▶ WORK TASK
Look in the material below for the line holding "critical path data required time: 10370 ps". Set it down exactly, with each later line up to and including the line holding "Placed Instances: 3749".

▶ SUPPLIED DATA
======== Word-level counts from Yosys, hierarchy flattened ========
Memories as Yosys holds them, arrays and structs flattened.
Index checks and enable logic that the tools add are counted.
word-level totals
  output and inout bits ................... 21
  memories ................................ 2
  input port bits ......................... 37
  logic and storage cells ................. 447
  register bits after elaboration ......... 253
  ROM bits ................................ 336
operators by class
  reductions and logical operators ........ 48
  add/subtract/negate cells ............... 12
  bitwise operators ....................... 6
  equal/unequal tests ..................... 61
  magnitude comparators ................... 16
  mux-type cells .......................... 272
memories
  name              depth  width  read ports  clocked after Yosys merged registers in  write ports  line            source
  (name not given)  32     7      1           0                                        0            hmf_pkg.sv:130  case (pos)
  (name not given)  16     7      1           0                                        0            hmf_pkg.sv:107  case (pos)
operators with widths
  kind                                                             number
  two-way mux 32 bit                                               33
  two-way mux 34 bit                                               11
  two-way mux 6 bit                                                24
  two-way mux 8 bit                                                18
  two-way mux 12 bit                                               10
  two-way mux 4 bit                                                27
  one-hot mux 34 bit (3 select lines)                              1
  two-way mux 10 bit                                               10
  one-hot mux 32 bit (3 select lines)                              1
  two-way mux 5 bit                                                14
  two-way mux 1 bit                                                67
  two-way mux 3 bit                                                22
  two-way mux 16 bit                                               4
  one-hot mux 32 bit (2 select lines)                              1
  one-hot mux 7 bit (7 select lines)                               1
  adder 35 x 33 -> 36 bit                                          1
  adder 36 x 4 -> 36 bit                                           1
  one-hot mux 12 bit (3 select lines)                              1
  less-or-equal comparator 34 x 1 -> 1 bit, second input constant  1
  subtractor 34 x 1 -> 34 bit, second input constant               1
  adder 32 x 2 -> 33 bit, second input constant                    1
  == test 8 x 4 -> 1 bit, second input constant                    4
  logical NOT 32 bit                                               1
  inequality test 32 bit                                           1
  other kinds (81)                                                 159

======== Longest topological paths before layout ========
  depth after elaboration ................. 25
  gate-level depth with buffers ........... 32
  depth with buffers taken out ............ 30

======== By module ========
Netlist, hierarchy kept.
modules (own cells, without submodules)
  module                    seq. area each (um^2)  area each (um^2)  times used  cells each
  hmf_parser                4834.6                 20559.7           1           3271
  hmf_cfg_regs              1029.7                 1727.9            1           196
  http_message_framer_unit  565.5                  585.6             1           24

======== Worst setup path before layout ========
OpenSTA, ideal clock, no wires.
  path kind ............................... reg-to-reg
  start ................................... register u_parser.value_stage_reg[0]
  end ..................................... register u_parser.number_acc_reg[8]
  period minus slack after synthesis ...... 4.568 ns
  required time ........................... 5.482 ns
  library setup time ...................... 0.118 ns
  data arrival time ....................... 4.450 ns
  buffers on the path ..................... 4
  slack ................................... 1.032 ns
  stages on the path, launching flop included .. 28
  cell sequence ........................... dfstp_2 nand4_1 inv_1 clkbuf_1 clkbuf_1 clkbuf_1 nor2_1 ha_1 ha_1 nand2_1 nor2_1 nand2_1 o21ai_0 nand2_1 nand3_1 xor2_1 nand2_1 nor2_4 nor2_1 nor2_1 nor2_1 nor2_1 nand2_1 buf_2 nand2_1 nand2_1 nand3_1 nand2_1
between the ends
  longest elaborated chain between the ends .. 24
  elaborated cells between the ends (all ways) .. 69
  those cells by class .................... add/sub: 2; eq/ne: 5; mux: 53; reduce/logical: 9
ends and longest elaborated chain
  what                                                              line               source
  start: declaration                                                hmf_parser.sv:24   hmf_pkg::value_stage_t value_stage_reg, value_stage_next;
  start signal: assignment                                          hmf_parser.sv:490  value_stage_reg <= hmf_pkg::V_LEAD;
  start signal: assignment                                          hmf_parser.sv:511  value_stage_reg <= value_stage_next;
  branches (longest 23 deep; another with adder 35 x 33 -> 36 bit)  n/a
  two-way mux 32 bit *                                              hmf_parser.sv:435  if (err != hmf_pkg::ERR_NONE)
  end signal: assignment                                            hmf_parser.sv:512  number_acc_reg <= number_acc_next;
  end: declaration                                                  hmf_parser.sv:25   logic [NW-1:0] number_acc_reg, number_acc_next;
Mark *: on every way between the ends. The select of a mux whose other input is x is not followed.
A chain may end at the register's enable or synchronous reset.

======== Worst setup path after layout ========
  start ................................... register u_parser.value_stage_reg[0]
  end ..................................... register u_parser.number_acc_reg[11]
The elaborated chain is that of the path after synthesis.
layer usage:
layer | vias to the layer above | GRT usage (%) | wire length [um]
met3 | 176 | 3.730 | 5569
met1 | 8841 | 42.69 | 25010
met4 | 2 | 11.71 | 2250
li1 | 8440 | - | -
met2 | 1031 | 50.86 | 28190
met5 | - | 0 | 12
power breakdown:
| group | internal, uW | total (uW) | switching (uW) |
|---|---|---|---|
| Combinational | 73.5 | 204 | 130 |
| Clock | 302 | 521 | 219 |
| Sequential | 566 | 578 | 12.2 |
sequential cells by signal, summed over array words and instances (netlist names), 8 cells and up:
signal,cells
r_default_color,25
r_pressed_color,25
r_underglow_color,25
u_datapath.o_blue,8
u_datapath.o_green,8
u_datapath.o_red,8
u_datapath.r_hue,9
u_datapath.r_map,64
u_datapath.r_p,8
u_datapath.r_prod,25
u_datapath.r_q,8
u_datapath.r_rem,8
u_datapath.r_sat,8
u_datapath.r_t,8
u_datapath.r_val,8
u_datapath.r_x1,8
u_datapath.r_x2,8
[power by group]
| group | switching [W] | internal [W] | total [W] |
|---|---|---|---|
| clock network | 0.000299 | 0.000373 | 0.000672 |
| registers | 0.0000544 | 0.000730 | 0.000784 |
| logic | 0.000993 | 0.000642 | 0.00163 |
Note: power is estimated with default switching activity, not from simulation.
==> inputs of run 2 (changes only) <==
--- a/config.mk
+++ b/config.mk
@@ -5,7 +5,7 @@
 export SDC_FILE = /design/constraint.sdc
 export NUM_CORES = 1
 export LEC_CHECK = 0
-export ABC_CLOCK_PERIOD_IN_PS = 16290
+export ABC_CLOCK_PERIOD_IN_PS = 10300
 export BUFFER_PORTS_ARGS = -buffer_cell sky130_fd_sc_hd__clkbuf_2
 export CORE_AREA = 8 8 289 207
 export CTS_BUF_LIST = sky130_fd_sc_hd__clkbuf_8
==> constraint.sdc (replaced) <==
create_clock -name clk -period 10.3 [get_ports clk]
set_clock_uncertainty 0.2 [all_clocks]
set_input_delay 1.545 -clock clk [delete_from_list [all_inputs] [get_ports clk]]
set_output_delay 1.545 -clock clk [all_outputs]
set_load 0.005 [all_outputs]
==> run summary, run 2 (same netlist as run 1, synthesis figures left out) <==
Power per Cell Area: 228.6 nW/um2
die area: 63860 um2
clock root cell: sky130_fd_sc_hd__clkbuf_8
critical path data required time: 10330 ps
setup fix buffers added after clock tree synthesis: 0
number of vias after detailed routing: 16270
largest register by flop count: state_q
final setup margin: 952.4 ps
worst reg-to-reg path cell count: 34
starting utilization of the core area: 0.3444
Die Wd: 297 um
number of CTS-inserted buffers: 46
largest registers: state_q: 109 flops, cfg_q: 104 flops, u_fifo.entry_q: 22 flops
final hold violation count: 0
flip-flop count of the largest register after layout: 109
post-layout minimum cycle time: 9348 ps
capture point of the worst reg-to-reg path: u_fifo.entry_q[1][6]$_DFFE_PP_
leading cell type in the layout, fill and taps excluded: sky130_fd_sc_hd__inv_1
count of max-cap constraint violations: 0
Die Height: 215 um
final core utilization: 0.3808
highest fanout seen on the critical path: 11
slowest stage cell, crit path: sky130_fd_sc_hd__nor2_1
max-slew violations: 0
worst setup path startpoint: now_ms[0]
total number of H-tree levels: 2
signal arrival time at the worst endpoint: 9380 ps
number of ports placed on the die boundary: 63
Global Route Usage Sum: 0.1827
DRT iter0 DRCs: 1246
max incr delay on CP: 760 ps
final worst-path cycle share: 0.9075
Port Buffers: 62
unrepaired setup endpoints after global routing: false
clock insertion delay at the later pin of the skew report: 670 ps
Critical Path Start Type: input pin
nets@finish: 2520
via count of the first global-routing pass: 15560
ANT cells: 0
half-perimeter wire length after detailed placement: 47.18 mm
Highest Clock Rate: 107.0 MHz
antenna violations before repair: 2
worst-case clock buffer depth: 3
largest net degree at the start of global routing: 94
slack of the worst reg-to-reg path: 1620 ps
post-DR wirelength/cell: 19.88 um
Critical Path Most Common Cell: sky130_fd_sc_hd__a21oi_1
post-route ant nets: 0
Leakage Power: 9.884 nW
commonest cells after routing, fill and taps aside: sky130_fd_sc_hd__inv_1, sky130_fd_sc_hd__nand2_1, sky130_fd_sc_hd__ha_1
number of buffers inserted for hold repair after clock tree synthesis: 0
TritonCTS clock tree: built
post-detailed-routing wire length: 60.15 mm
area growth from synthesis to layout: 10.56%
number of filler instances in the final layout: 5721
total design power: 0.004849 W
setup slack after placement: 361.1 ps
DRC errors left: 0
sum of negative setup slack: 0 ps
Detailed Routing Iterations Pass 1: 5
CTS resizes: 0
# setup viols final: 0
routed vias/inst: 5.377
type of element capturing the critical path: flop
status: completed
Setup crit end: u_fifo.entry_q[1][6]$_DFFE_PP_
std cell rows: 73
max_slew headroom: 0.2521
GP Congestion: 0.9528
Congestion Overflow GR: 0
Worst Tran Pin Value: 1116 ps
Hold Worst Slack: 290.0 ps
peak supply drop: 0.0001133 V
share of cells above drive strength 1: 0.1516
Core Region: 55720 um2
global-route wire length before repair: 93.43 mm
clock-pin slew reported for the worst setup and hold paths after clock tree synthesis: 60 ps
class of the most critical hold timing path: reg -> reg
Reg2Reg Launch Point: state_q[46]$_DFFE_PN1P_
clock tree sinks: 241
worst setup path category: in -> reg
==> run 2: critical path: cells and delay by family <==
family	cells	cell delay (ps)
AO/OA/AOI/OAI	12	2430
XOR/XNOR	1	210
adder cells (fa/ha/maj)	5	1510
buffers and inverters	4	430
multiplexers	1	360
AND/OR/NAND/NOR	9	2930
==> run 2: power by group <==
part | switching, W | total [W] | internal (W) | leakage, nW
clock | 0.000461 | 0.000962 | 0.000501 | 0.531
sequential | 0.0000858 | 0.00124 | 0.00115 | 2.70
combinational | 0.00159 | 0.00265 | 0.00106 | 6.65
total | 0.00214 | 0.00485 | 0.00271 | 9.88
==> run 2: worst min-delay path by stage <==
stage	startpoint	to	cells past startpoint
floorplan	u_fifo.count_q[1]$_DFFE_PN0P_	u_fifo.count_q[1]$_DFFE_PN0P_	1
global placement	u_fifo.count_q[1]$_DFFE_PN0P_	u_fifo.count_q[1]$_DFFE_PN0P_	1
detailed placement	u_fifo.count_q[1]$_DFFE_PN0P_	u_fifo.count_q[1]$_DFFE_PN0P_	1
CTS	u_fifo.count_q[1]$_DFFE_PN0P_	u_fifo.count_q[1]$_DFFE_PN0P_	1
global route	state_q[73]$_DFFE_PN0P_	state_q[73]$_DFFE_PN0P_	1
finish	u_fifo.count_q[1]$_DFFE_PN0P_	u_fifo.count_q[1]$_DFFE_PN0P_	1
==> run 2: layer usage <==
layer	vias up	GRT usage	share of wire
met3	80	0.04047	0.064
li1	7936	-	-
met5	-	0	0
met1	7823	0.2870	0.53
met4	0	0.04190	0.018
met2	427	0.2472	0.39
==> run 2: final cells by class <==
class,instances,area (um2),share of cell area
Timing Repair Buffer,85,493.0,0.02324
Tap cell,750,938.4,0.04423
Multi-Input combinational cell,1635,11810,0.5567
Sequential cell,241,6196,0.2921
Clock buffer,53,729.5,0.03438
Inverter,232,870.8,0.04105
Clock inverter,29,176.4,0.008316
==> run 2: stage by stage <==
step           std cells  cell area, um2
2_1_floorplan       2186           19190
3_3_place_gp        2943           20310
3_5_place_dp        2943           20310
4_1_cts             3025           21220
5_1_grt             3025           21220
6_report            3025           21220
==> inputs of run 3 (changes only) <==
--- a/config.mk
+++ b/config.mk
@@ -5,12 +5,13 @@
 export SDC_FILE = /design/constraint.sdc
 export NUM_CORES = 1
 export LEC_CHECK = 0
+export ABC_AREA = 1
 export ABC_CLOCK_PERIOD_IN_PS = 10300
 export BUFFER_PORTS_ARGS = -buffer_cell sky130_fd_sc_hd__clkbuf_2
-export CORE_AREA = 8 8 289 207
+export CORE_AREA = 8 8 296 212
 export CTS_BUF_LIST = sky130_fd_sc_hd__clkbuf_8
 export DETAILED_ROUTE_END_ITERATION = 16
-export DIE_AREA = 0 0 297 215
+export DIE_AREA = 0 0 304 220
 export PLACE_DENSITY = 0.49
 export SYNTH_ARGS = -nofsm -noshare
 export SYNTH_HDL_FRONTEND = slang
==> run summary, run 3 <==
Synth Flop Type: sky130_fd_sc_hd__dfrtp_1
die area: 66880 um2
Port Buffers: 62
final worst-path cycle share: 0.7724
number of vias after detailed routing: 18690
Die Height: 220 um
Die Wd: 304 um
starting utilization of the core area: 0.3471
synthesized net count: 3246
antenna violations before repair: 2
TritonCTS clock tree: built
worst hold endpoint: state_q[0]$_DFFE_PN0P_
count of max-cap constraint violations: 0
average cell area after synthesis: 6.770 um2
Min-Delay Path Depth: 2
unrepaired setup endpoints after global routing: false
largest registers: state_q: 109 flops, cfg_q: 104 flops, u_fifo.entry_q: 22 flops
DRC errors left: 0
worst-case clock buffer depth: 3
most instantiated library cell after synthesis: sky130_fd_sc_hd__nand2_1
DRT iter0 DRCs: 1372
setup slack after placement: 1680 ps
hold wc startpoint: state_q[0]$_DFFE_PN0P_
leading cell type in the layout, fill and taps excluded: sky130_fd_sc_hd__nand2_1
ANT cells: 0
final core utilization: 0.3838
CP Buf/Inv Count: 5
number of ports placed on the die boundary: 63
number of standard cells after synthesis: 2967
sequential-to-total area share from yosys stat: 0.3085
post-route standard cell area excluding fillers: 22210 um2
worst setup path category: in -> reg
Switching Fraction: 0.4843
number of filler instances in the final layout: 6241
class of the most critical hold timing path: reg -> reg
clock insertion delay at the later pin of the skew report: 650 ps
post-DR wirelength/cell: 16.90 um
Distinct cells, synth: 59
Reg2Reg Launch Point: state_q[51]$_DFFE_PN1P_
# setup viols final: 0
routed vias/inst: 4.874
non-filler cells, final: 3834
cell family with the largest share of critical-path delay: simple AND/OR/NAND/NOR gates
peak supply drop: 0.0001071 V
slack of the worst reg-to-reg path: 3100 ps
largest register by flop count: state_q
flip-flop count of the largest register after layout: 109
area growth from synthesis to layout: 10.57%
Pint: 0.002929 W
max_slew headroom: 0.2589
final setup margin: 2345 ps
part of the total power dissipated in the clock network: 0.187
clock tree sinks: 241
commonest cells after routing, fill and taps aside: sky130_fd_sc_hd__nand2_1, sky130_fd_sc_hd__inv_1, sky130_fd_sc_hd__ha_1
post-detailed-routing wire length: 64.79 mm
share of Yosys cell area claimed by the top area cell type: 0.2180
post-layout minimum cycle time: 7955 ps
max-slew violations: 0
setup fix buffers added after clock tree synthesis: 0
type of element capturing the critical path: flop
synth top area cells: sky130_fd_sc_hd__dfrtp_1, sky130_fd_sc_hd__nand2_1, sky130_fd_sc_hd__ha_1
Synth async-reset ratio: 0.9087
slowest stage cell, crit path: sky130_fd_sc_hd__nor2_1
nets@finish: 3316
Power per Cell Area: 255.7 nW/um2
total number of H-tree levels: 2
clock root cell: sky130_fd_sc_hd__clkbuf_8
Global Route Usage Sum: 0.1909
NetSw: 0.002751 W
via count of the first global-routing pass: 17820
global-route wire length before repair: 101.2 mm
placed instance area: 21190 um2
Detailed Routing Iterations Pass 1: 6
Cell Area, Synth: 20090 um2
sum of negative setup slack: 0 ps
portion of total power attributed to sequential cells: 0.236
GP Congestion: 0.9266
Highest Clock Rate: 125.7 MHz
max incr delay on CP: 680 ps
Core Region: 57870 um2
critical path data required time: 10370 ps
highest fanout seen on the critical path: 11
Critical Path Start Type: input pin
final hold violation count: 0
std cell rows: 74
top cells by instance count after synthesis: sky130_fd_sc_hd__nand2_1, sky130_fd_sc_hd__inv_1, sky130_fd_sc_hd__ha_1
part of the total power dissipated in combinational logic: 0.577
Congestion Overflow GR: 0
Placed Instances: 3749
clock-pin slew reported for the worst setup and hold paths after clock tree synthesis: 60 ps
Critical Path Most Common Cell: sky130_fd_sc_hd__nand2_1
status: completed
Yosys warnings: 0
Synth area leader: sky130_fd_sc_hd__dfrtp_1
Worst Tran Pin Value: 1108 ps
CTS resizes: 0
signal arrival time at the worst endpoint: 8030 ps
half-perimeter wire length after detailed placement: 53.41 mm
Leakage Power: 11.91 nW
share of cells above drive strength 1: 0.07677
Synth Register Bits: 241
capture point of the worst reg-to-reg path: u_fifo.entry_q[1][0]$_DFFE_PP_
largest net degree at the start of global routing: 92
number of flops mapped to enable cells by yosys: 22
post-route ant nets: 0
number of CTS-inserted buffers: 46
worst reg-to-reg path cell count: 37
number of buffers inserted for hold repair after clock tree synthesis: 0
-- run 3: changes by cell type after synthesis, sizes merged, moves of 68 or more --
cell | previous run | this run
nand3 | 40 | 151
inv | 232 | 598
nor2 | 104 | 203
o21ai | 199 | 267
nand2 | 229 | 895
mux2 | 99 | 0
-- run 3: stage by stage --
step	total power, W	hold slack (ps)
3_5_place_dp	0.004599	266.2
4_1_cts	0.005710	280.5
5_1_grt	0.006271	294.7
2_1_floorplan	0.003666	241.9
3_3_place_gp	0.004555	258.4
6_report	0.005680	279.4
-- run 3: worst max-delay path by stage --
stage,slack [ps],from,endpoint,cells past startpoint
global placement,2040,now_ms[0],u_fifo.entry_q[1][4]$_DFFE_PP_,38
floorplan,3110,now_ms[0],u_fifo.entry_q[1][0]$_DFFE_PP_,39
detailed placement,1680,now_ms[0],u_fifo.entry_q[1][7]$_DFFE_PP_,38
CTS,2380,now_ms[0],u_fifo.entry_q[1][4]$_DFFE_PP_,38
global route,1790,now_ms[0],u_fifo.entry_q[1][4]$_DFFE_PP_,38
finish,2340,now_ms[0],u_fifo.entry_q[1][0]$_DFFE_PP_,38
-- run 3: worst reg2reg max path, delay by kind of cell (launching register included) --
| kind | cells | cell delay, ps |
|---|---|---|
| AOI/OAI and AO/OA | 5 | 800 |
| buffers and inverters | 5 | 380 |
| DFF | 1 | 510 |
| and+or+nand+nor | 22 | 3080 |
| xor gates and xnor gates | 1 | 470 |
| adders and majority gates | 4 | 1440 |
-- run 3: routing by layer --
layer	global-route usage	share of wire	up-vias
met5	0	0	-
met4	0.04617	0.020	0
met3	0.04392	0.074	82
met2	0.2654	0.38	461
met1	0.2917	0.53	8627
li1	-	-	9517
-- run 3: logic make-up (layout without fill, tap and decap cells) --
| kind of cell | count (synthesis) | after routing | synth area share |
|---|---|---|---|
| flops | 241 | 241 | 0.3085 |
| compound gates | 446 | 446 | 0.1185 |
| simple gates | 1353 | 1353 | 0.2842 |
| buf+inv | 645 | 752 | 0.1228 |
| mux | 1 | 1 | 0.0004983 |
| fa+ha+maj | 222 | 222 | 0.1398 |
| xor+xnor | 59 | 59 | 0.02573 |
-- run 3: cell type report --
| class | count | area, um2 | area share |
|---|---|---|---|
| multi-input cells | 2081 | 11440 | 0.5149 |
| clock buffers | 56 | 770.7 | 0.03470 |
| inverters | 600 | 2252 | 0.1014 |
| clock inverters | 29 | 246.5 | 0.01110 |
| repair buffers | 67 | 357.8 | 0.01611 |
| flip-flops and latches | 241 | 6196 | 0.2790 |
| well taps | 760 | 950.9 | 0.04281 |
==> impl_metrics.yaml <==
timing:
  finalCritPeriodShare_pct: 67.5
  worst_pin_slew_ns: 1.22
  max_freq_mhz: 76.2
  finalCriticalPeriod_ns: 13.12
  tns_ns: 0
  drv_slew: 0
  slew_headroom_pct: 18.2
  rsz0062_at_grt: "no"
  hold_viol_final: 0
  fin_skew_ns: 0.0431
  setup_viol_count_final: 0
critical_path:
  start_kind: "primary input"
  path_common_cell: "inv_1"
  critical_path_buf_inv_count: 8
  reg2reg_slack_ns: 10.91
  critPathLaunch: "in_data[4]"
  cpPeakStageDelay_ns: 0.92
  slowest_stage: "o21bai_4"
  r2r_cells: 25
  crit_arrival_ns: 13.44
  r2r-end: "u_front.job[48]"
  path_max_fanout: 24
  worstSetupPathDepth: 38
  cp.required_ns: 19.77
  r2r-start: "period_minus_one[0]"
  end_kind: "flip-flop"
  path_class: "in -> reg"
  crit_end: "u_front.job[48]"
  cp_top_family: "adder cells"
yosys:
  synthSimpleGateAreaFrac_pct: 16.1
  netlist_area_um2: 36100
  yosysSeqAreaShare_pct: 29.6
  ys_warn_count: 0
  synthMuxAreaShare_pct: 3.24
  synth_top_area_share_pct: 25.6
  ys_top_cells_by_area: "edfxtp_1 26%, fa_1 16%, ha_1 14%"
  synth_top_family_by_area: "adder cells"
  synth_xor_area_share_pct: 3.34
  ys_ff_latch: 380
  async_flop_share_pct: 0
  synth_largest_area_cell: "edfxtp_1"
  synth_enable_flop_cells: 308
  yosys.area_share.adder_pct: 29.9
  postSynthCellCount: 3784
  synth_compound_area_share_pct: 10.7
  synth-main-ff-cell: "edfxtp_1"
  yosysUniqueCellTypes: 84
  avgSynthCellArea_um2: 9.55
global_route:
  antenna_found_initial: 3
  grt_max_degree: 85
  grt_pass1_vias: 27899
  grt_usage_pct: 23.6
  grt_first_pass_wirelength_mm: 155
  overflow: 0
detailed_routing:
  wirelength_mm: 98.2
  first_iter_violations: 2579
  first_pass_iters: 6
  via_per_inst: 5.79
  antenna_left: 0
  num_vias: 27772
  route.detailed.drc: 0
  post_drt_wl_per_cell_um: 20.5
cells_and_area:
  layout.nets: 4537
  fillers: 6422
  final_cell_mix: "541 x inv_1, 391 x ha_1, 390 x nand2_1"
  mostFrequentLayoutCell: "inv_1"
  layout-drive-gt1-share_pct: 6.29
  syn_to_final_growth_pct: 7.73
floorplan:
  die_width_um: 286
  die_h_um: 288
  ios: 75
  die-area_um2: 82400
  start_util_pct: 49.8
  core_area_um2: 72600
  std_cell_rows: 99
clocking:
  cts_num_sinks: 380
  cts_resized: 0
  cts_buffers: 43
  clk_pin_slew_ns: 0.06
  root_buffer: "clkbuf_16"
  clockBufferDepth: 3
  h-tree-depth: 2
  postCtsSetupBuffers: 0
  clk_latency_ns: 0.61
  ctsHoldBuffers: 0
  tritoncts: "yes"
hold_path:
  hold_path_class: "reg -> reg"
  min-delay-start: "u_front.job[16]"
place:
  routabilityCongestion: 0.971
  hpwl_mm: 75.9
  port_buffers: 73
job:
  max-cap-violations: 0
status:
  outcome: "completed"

▶ TASK ANSWER
critical path data required time: 10370 ps
highest fanout seen on the critical path: 11
Critical Path Start Type: input pin
final hold violation count: 0
std cell rows: 74
top cells by instance count after synthesis: sky130_fd_sc_hd__nand2_1, sky130_fd_sc_hd__inv_1, sky130_fd_sc_hd__ha_1
part of the total power dissipated in combinational logic: 0.577
Congestion Overflow GR: 0
Placed Instances: 3749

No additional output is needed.